TASK DIRECTIONS:
Everything from the line containing "remain <= '0;" through the end of the data below should be copied exactly, with no other lines.
Start of Block
### src/rtl/fbs_pkg.sv
package fbs_pkg;
   // bits needed to count 0..n inclusive
   function automatic int unsigned fbs_count_bits(input int unsigned n);
      return $clog2(n + 1);
   endfunction

   // bits needed to address n entries (at least one)
   function automatic int unsigned fbs_addr_bits(input int unsigned n);
      return (n < 2) ? 1 : $clog2(n);
   endfunction
endpackage

### src/rtl/fbs_desc_fifo.sv
module fbs_desc_fifo
   import fbs_pkg::*;
#(
   parameter int unsigned DEPTH = 8,
   parameter int unsigned DW    = 40,
   localparam int unsigned AW   = fbs_addr_bits(DEPTH),
   localparam int unsigned CW   = fbs_count_bits(DEPTH)
) (
   input  logic          clk,
   input  logic          rst_n,
   input  logic          wr_en,
   input  logic [DW-1:0] wr_data,
   input  logic          rd_en,
   output logic [DW-1:0] rd_data,
   output logic          full,
   output logic          empty,
   output logic [CW-1:0] count
);
   logic [DW-1:0] slot [DEPTH];
   logic [AW-1:0] wr_ptr, rd_ptr;
   logic          wr_ok, rd_ok;

   assign full  = (count == CW'(DEPTH));
   assign empty = (count == '0);
   assign wr_ok = wr_en && !full;
   assign rd_ok = rd_en && !empty;
   assign rd_data = slot[rd_ptr];

   generate
      for (genvar i = 0; i < DEPTH; i++) begin : g_slot
         always_ff @(posedge clk or negedge rst_n) begin
            if (!rst_n)
               slot[i] <= '0;
            else if (wr_ok && (wr_ptr == AW'(i)))
               slot[i] <= wr_data;
         end
      end
   endgenerate

   always_ff @(posedge clk or negedge rst_n) begin
      if (!rst_n) begin
         wr_ptr <= '0;
         rd_ptr <= '0;
         count  <= '0;
      end else begin
         if (wr_ok) wr_ptr <= wr_ptr + AW'(1);
         if (rd_ok) rd_ptr <= rd_ptr + AW'(1);
         case ({wr_ok, rd_ok})
            2'b10:   count <= count + CW'(1);
            2'b01:   count <= count - CW'(1);
            default: count <= count;
         endcase
      end
   end
endmodule

### src/rtl/fbs_block_walker.sv
module fbs_block_walker #(
   parameter int unsigned    PC_W       = 32,
   parameter int unsigned    LEN_W      = 8,
   parameter int unsigned    INSN_BYTES = 4,
   parameter logic [PC_W-1:0] RESET_PC  = '0
) (
   input  logic             clk,
   input  logic             rst_n,
   input  logic             adv,
   input  logic             have_desc,
   input  logic [PC_W-1:0]  desc_tgt,
   input  logic [LEN_W-1:0] desc_len,
   output logic             take,
   output logic [PC_W-1:0]  pc,
   output logic             pc_valid
);
   logic [LEN_W-1:0] remain;
   logic             step;

   assign pc_valid = (remain != '0);
   assign take     = !pc_valid && have_desc;
   assign step     = pc_valid && adv;

   always_ff @(posedge clk or negedge rst_n) begin
      if (!rst_n) begin
         pc     <= RESET_PC;
         remain <= '0;
      end else if (take) begin
         pc     <= desc_tgt;
         remain <= desc_len;
      end else if (step) begin
         pc     <= pc + PC_W'(INSN_BYTES);
         remain <= remain - LEN_W'(1);
      end
   end
endmodule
End of Block
TASK RESPONSE:
         remain <= '0;
      end else if (take) begin
         pc     <= desc_tgt;
         remain <= desc_len;
      end else if (step) begin
         pc     <= pc + PC_W'(INSN_BYTES);
         remain <= remain - LEN_W'(1);
      end
   end
endmodule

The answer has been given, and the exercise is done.